[Opening DATA FOR ANALYSIS section]

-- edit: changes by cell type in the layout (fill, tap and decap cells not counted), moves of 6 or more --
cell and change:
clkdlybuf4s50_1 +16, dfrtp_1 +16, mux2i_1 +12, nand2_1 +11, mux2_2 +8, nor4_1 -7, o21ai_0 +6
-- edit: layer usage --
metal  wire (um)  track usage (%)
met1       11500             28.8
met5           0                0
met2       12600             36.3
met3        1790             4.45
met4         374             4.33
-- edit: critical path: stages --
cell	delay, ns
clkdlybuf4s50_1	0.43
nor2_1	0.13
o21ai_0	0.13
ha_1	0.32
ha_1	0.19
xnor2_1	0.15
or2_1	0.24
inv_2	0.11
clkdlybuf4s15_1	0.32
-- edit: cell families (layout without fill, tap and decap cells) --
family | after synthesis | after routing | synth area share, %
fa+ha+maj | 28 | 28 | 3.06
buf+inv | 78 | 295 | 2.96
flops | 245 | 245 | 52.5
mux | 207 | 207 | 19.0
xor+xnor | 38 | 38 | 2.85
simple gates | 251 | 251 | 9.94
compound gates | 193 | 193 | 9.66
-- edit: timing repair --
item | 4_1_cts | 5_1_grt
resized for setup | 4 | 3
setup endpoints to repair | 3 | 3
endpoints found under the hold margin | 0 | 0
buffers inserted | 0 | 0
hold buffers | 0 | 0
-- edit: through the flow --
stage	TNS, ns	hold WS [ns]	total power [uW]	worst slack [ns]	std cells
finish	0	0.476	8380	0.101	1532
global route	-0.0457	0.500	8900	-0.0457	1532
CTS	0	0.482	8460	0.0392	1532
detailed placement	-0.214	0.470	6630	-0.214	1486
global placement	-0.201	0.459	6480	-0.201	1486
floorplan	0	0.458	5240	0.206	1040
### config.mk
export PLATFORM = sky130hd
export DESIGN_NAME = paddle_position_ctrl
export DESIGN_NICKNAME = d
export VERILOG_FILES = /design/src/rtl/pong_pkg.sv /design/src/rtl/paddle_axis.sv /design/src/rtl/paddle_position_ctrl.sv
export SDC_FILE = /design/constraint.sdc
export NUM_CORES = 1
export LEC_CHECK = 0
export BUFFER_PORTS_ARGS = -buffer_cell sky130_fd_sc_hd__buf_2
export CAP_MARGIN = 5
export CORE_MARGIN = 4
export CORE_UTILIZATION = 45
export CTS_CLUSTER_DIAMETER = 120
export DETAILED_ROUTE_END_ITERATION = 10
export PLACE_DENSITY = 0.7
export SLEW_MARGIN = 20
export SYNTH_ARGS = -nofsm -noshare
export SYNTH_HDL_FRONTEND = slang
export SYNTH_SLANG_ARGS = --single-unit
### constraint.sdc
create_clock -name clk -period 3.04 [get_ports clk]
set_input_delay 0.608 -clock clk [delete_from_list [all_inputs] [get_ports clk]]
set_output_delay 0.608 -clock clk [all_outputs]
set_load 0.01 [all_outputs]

[Closing DATA FOR ANALYSIS section]

- _TASK DESCRIPTION_
The answer must be every line of the records that holds the string "placement".

- _ANSWER TO THIS PROBLEM_
detailed placement	-0.214	0.470	6630	-0.214	1486
global placement	-0.201	0.459	6480	-0.201	1486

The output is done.